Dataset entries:
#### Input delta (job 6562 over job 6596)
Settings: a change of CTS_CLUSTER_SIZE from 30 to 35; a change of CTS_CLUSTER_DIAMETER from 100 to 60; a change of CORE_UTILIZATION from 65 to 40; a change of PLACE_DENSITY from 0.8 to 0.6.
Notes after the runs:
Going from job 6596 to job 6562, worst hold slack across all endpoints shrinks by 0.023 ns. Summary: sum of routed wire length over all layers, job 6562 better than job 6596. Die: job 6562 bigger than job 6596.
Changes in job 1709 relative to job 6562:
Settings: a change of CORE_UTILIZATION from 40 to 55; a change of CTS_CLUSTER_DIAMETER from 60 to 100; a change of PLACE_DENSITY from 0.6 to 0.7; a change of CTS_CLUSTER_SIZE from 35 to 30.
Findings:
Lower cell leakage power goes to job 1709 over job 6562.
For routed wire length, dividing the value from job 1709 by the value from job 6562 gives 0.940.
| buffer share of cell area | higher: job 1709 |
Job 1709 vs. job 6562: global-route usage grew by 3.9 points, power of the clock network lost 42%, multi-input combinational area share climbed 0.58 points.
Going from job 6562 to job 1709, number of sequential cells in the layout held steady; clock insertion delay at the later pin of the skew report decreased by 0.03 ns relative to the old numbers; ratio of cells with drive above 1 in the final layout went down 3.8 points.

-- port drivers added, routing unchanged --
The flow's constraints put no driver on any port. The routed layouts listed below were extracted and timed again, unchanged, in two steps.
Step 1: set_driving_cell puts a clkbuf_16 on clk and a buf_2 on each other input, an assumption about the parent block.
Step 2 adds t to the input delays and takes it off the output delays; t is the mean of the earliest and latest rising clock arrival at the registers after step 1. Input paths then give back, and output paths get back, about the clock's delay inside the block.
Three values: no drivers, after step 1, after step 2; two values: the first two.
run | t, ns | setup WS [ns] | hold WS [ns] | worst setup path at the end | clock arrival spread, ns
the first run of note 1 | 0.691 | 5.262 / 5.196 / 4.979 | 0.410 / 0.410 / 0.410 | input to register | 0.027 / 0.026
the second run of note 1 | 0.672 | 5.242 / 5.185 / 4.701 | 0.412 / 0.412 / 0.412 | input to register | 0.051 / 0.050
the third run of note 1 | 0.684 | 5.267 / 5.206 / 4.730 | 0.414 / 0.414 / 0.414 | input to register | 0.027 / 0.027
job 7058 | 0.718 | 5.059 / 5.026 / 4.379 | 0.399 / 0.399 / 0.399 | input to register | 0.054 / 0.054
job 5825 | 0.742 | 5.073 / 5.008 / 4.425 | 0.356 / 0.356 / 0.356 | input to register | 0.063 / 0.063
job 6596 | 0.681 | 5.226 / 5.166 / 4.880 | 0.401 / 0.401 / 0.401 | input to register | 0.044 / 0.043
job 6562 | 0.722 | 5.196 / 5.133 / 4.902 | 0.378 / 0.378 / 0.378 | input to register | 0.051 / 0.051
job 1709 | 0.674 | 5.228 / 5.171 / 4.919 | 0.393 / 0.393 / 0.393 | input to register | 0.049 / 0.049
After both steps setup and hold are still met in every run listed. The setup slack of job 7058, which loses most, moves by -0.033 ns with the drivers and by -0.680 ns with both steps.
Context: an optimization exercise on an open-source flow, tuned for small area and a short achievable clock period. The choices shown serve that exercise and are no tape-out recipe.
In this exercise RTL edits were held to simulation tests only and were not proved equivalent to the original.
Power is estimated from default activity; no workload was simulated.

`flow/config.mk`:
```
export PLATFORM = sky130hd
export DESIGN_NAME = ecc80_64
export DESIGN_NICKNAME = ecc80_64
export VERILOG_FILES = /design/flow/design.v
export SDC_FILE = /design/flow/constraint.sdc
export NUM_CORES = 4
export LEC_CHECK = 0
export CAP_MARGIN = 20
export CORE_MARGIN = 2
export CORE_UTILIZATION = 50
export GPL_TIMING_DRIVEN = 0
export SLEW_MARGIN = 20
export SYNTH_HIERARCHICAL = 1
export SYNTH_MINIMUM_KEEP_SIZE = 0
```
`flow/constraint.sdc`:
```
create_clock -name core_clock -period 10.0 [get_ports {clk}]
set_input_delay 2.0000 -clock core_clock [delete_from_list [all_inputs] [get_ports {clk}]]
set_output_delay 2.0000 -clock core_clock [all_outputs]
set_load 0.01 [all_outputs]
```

---

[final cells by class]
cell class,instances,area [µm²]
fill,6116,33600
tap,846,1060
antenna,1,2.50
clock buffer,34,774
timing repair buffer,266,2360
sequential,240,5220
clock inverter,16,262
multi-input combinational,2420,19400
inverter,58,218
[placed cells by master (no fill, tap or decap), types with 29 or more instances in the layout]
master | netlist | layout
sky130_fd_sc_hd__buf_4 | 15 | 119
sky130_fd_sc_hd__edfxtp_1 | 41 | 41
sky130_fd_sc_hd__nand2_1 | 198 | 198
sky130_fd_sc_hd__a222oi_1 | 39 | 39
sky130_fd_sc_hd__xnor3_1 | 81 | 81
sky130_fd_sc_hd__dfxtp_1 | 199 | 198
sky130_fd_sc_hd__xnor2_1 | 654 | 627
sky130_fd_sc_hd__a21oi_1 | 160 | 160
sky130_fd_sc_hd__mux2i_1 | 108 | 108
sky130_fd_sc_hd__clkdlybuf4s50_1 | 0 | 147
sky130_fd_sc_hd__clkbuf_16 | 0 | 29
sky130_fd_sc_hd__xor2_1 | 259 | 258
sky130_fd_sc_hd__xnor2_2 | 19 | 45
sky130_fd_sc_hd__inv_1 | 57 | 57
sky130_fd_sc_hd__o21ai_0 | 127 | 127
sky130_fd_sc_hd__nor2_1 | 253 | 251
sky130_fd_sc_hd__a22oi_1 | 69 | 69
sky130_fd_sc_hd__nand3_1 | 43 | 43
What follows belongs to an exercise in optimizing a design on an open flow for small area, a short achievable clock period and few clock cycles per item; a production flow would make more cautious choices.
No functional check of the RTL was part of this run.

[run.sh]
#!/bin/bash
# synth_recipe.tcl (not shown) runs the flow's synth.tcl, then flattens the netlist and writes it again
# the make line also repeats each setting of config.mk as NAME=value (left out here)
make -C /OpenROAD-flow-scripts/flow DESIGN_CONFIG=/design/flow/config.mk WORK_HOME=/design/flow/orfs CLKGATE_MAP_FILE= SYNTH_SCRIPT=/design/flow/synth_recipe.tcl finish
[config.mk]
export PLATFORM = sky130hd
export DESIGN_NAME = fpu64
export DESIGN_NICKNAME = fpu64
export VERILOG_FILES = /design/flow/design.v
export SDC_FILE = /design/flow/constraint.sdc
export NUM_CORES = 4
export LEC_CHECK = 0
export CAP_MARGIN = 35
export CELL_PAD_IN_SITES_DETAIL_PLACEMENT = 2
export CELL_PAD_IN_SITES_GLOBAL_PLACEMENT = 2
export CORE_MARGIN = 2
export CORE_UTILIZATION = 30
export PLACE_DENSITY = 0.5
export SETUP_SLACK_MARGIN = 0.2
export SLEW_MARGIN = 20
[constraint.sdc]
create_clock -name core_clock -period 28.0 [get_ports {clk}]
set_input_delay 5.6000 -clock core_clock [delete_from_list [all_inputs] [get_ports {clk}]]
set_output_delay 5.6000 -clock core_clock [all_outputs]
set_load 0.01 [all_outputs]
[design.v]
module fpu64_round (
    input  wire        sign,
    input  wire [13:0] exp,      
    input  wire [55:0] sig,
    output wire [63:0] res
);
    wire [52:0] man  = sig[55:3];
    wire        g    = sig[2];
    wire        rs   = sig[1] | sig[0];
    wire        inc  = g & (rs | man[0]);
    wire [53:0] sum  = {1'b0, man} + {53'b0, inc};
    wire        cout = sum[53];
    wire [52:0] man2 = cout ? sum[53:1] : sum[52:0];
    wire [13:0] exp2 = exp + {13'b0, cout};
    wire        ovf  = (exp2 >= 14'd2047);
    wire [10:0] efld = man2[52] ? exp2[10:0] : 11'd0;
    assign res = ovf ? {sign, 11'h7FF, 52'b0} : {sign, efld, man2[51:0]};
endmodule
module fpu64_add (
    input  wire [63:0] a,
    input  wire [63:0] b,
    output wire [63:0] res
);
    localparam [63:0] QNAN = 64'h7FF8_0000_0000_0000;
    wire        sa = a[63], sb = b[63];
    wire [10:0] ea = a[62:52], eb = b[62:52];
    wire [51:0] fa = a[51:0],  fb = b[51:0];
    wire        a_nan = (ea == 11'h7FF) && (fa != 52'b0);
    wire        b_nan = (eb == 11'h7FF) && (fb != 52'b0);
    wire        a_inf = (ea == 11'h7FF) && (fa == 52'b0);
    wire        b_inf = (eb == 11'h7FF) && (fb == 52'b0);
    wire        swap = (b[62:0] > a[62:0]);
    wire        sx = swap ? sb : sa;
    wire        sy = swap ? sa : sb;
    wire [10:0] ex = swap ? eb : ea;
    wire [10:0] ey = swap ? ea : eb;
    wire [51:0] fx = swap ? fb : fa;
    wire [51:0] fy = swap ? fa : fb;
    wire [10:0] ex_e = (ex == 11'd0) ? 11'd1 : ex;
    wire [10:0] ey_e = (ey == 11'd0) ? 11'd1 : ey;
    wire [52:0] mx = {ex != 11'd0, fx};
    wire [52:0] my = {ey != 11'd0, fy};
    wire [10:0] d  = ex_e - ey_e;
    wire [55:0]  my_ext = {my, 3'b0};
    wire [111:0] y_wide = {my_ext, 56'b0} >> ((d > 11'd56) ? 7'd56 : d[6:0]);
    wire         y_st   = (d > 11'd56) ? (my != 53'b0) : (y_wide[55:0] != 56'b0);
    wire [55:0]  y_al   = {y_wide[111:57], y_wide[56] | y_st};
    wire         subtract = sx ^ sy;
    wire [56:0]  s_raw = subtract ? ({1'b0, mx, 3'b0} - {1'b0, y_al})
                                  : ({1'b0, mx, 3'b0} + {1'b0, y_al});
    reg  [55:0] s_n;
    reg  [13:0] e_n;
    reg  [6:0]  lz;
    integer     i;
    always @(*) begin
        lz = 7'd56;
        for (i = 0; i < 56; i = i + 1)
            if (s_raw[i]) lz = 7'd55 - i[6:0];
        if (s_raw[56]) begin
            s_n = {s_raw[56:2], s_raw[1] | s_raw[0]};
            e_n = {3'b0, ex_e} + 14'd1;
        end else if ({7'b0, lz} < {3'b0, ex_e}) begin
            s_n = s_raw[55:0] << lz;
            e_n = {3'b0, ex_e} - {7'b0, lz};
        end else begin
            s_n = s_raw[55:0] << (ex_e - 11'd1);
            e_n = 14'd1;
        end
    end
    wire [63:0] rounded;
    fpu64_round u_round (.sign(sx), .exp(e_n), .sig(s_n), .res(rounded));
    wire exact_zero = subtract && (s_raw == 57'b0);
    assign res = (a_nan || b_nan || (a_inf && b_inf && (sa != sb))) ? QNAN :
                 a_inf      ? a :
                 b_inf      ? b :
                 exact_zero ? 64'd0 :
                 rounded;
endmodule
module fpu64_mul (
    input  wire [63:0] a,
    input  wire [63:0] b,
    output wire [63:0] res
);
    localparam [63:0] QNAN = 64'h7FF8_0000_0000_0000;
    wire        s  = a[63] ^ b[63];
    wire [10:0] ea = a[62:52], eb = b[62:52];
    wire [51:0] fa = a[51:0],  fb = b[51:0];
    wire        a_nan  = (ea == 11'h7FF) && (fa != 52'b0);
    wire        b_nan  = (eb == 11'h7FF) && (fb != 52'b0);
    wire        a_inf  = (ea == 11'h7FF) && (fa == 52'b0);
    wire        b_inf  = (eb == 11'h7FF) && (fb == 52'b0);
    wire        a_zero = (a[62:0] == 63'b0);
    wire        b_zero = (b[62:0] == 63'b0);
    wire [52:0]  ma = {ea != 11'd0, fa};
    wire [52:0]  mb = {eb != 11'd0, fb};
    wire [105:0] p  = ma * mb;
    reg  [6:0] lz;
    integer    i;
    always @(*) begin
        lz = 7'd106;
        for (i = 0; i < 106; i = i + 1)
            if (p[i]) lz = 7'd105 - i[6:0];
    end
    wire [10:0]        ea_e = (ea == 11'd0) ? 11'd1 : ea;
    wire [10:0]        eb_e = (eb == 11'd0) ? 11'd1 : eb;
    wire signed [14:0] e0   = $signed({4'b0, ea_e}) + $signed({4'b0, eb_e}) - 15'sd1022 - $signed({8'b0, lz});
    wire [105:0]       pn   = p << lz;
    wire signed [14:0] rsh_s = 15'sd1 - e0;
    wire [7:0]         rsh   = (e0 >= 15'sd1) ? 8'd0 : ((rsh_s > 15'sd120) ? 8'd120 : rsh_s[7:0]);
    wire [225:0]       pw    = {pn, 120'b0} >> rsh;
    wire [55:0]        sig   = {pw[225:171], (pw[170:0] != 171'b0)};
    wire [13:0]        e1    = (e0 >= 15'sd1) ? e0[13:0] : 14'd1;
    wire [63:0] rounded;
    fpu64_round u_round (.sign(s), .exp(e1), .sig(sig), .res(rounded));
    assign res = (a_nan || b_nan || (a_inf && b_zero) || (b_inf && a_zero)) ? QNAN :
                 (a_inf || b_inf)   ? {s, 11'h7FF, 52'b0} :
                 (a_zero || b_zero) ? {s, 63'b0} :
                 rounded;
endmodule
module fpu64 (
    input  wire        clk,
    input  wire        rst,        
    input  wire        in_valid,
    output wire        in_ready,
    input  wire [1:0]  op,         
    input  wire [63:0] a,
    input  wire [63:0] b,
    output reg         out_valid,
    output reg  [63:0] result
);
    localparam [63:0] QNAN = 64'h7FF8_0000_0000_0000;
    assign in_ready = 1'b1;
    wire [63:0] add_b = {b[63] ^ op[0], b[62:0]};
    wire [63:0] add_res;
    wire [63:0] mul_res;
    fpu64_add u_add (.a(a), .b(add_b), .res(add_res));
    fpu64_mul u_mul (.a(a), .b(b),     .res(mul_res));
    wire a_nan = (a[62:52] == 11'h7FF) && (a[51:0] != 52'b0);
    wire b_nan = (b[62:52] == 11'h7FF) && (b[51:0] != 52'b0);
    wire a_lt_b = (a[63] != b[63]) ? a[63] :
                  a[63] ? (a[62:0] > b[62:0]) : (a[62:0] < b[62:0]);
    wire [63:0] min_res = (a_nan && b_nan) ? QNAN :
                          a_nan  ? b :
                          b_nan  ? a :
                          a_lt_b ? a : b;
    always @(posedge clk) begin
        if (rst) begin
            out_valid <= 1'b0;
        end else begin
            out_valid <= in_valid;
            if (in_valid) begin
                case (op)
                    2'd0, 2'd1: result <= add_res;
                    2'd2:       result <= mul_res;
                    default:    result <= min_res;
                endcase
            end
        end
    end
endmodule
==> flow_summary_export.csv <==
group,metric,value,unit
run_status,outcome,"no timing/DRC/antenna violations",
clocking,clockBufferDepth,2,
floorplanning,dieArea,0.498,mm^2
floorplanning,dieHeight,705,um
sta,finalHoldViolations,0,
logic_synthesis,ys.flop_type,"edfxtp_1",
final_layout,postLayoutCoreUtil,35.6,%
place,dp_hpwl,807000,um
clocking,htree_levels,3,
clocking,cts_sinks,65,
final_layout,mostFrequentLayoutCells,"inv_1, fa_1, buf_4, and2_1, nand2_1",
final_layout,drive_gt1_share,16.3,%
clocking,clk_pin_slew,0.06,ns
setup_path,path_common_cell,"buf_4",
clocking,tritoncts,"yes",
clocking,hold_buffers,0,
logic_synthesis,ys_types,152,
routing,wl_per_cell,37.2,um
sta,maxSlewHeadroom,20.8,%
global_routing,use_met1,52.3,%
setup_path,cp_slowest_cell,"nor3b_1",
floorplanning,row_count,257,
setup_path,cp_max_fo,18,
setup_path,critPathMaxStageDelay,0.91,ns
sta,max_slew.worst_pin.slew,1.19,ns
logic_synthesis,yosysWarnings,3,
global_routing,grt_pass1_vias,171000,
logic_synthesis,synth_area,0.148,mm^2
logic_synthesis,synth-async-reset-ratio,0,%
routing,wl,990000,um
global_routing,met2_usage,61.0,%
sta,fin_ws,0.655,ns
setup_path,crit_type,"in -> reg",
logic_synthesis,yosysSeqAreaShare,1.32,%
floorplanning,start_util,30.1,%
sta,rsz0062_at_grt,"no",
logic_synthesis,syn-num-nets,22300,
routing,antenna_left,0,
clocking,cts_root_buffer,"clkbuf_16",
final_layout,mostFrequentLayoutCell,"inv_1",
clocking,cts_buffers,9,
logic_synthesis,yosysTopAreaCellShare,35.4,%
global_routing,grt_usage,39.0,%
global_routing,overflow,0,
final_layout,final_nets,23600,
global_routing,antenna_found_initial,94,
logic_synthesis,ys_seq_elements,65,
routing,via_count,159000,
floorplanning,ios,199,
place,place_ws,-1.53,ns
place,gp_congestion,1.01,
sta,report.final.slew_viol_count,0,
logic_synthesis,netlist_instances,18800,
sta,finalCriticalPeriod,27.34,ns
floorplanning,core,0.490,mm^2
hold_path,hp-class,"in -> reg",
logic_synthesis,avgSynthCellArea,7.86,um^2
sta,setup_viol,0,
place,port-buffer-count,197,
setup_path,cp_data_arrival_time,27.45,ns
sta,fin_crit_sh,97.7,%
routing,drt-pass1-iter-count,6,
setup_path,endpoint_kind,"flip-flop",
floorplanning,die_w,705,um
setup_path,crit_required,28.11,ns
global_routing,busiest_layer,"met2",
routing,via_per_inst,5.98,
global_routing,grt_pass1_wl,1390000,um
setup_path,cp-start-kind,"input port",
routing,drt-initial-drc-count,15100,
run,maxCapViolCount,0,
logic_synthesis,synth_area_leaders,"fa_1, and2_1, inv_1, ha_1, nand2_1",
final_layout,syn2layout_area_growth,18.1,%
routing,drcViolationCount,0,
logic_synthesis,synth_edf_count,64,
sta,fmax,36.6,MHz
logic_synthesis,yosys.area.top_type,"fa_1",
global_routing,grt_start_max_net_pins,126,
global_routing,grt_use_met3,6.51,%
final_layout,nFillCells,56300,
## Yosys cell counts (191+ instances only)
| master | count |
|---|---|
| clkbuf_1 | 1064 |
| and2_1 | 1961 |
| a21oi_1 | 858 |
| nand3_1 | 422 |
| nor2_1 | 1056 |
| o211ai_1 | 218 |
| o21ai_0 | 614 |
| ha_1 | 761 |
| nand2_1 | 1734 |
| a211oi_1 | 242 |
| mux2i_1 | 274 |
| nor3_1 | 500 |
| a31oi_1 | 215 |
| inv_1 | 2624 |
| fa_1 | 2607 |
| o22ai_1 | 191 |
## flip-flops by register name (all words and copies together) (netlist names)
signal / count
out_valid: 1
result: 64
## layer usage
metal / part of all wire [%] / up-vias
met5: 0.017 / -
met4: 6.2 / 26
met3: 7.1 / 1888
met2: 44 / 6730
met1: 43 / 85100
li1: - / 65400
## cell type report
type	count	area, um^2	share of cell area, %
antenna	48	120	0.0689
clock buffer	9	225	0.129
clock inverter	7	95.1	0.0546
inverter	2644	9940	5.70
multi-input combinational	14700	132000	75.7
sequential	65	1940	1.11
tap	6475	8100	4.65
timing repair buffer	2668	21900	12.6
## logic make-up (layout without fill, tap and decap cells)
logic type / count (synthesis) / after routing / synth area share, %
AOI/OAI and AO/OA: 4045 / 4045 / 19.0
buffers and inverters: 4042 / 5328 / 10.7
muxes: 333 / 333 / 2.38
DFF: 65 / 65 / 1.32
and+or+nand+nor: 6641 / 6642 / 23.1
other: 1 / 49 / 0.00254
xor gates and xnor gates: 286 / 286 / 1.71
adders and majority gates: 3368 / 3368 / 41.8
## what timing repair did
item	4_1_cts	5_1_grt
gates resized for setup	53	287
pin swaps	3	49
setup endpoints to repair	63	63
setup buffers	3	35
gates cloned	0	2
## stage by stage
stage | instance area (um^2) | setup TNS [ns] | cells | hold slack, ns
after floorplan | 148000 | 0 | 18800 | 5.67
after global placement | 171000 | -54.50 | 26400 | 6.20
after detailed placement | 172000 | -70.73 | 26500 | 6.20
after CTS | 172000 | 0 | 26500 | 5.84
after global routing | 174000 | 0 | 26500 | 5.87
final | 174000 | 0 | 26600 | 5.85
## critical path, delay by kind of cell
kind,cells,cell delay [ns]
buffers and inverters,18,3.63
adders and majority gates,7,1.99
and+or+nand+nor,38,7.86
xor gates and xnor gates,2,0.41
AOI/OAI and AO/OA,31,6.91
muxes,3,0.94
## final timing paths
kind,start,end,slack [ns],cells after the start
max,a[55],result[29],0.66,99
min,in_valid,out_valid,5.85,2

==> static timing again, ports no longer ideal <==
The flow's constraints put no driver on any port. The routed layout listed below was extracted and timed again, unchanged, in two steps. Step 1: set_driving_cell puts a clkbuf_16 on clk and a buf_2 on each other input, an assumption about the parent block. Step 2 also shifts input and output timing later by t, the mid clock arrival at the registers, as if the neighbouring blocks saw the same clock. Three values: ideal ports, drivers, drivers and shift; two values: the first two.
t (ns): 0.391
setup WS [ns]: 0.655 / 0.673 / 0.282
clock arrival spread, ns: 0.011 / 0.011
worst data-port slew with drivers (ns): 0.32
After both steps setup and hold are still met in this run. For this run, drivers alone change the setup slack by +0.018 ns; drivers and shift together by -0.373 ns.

▶ **WHAT THE TASK ASKS**: How many of the lines above hold the word "Settings"? Give only that number.

▶ **ANSWER SECTION**: 2